● **Assignment**
Going through the entries below, count each line containing the word "entry". Report the number only.

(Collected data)
==> src/rtl/hdlc_pkg.sv <==
`default_nettype none
package hdlc_pkg;

  localparam int MaxFrameDef = 2048;

  localparam logic [7:0]  FlagByte = 8'h7e;
  localparam logic [7:0]  EscByte  = 8'h7d;
  localparam logic [7:0]  EscXor   = 8'h20;
  localparam logic [15:0] FcsInit  = 16'hffff;
  localparam logic [15:0] FcsGood  = 16'hf0b8;
  localparam logic [15:0] FcsPoly  = 16'h8408;

  localparam int LenW       = 11;
  localparam int InTdataW   = 8;
  localparam int OutTdataW  = 24;
  localparam int OutTuserW  = 2;
  localparam int QueueDepth = 2;
  localparam int QueueAw    = 1;

  typedef enum logic {
    KIND_DATA,
    KIND_FLAG
  } kind_e;

  typedef struct packed {
    kind_e      kind;
    logic [7:0] data;
  } item_t;

  typedef struct packed {
    logic            byte_valid;
    logic [7:0]      data_byte;
    logic            frame_end;
    logic            frame_good;
    logic [LenW-1:0] frame_length;
  } result_t;

  function automatic logic [15:0] fcs_update(input logic [15:0] fcs, input logic [7:0] c);
    logic [15:0] f;
    f = fcs ^ {8'h00, c};
    for (int k = 0; k < 8; k++) begin
      f = f[0] ? ((f >> 1) ^ FcsPoly) : (f >> 1);
    end
    return f;
  endfunction

endpackage
`default_nettype wire

==> src/rtl/hdlc_front.sv <==
`default_nettype none
module hdlc_front
  import hdlc_pkg::*;
(
  input  wire logic                clk_i,
  input  wire logic                rst_ni,
  input  wire logic                s_axis_tvalid,
  output logic                     s_axis_tready,
  input  wire logic [InTdataW-1:0] s_axis_tdata,
  input  wire logic                q_full_i,
  output logic                     push_o,
  output item_t                    item_o
);

  logic esc_q, esc_d;
  logic fire;

  assign s_axis_tready = !q_full_i;
  assign fire          = s_axis_tvalid && s_axis_tready;

  always_comb begin
    esc_d       = esc_q;
    push_o      = 1'b0;
    item_o.kind = KIND_DATA;
    item_o.data = s_axis_tdata;
    if (fire) begin
      if (s_axis_tdata == FlagByte) begin
        push_o      = 1'b1;
        item_o.kind = KIND_FLAG;
        esc_d       = 1'b0;
      end else if (esc_q) begin
        push_o      = 1'b1;
        item_o.data = s_axis_tdata ^ EscXor;
        esc_d       = 1'b0;
      end else if (s_axis_tdata == EscByte) begin
        esc_d = 1'b1;
      end else begin
        push_o = 1'b1;
      end
    end
  end

  always_ff @(posedge clk_i or negedge rst_ni) begin
    if (!rst_ni) begin
      esc_q <= 1'b0;
    end else begin
      esc_q <= esc_d;
    end
  end

endmodule
`default_nettype wire

==> src/rtl/hdlc_queue.sv <==
`default_nettype none
module hdlc_queue
  import hdlc_pkg::*;
(
  input  wire logic  clk_i,
  input  wire logic  rst_ni,
  input  wire logic  push_i,
  input  wire item_t item_i,
  output logic       full_o,
  input  wire logic  pop_i,
  output logic       head_valid_o,
  output item_t      head_o
);

  item_t mem [QueueDepth];
  logic [QueueAw-1:0] wr_q, rd_q;
  logic [QueueAw:0]   cnt_q;
  logic               do_push, do_pop;

  assign full_o       = (cnt_q == (QueueAw+1)'(QueueDepth));
  assign head_valid_o = (cnt_q != '0);
  assign head_o       = mem[rd_q];
  assign do_push      = push_i && !full_o;
  assign do_pop       = pop_i && head_valid_o;

  always_ff @(posedge clk_i) begin
    if (do_push) begin
      mem[wr_q] <= item_i;
    end
  end

  always_ff @(posedge clk_i or negedge rst_ni) begin
    if (!rst_ni) begin
      wr_q  <= '0;
      rd_q  <= '0;
      cnt_q <= '0;
    end else begin
      if (do_push) begin
        wr_q <= wr_q + 1'b1;
      end
      if (do_pop) begin
        rd_q <= rd_q + 1'b1;
      end
      if (do_push && !do_pop) begin
        cnt_q <= cnt_q + 1'b1;
      end else if (do_pop && !do_push) begin
        cnt_q <= cnt_q - 1'b1;
      end
    end
  end

endmodule
`default_nettype wire

==> src/rtl/hdlc_back.sv <==
`default_nettype none
module hdlc_back
  import hdlc_pkg::*;
#(
  parameter int MaxFrame = MaxFrameDef
) (
  input  wire logic  clk_i,
  input  wire logic  rst_ni,
  input  wire logic  head_valid_i,
  input  wire item_t head_i,
  output logic       pop_o,
  output logic       out_valid_o,
  input  wire logic  out_ready_i,
  output result_t    out_o
);

  localparam int CntW = $clog2(MaxFrame + 1);

  logic [15:0]     fcs_q, fcs_d, fcs_new;
  logic [CntW-1:0] cnt_q, cnt_d, cnt_inc;
  logic [7:0]      h0_q, h0_d, h1_q, h1_d;
  logic            out_valid_q, out_valid_d;
  result_t         out_q, res;
  logic            has_res;

  assign pop_o       = head_valid_i && (!out_valid_q || out_ready_i);
  assign out_valid_o = out_valid_q;
  assign out_o       = out_q;
  assign fcs_new     = fcs_update(fcs_q, head_i.data);
  assign cnt_inc     = cnt_q + 1'b1;

  always_comb begin
    fcs_d   = fcs_q;
    cnt_d   = cnt_q;
    h0_d    = h0_q;
    h1_d    = h1_q;
    res     = '0;
    has_res = 1'b0;
    if (pop_o) begin
      if (head_i.kind == KIND_FLAG) begin
        has_res       = 1'b1;
        res.frame_end = 1'b1;
        if (cnt_q >= CntW'(2)) begin
          res.frame_good   = (fcs_q == FcsGood);
          res.frame_length = LenW'(cnt_q - CntW'(2));
        end
        fcs_d = FcsInit;
        cnt_d = '0;
      end else begin
        if (cnt_q >= CntW'(2)) begin
          has_res        = 1'b1;
          res.byte_valid = 1'b1;
          res.data_byte  = h0_q;
        end
        h0_d = h1_q;
        h1_d = head_i.data;
        if (cnt_inc >= CntW'(MaxFrame)) begin
          has_res          = 1'b1;
          res.frame_end    = 1'b1;
          res.frame_good   = (fcs_new == FcsGood);
          res.frame_length = LenW'(cnt_inc - CntW'(2));
          fcs_d            = FcsInit;
          cnt_d            = '0;
        end else begin
          fcs_d = fcs_new;
          cnt_d = cnt_inc;
        end
      end
    end
  end

  always_comb begin
    out_valid_d = out_valid_q;
    if (!out_valid_q || out_ready_i) begin
      out_valid_d = pop_o && has_res;
    end
  end

  always_ff @(posedge clk_i or negedge rst_ni) begin
    if (!rst_ni) begin
      fcs_q       <= FcsInit;
      cnt_q       <= '0;
      out_valid_q <= 1'b0;
    end else begin
      fcs_q       <= fcs_d;
      cnt_q       <= cnt_d;
      out_valid_q <= out_valid_d;
    end
  end

  always_ff @(posedge clk_i) begin
    h0_q <= h0_d;
    h1_q <= h1_d;
    if (pop_o && has_res) begin
      out_q <= res;
    end
  end

endmodule
`default_nettype wire

==> src/rtl/hdlc_async_frame_decoder.sv <==
// Path: a line byte accepted at the input is written into the two-entry queue, and its
// result beat is then registered in the output register before it appears on the output.
// Throughput: one line byte per cycle while the queue is not full; destuffing and the
// byte-wide FCS-16 update are combinational logic, and escape bytes give no beat.
// Stalls: s_axis_tready drops while the two-entry queue is full, which an output stall
// causes; input resumes in the cycle after the stall lifts.
// Reset: escape flag cleared, FCS set to 0xffff, byte count zero, queue and
// output register empty; the two held data bytes are not reset.
`default_nettype none
module hdlc_async_frame_decoder
  import hdlc_pkg::*;
#(
  parameter int MAX_FRAME = MaxFrameDef
) (
  input  wire logic                 clk_i,
  input  wire logic                 rst_ni,
  input  wire logic                 s_axis_tvalid,
  output logic                      s_axis_tready,
  input  wire logic [InTdataW-1:0]  s_axis_tdata,   // rx_byte[7:0]
  output logic                      m_axis_tvalid,
  input  wire logic                 m_axis_tready,
  output logic [OutTdataW-1:0]      m_axis_tdata,   // data_byte[7:0], frame_length[18:8], zero
  output logic [OutTuserW-1:0]      m_axis_tuser,   // byte_valid[0], frame_good[1]
  output logic                      m_axis_tlast    // frame_end
);

  logic    q_full, push, pop, head_valid;
  item_t   item, head;
  result_t res;

  hdlc_front u_front (
    .clk_i         (clk_i),
    .rst_ni        (rst_ni),
    .s_axis_tvalid (s_axis_tvalid),
    .s_axis_tready (s_axis_tready),
    .s_axis_tdata  (s_axis_tdata),
    .q_full_i      (q_full),
    .push_o        (push),
    .item_o        (item)
  );

  hdlc_queue u_queue (
    .clk_i        (clk_i),
    .rst_ni       (rst_ni),
    .push_i       (push),
    .item_i       (item),
    .full_o       (q_full),
    .pop_i        (pop),
    .head_valid_o (head_valid),
    .head_o       (head)
  );

  hdlc_back #(
    .MaxFrame (MAX_FRAME)
  ) u_back (
    .clk_i        (clk_i),
    .rst_ni       (rst_ni),
    .head_valid_i (head_valid),
    .head_i       (head),
    .pop_o        (pop),
    .out_valid_o  (m_axis_tvalid),
    .out_ready_i  (m_axis_tready),
    .out_o        (res)
  );

  assign m_axis_tdata = {(OutTdataW - 8 - LenW)'(0), res.frame_length, res.data_byte};
  assign m_axis_tuser = {res.frame_good, res.byte_valid};
  assign m_axis_tlast = res.frame_end;

endmodule
`default_nettype wire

● **Task output**
2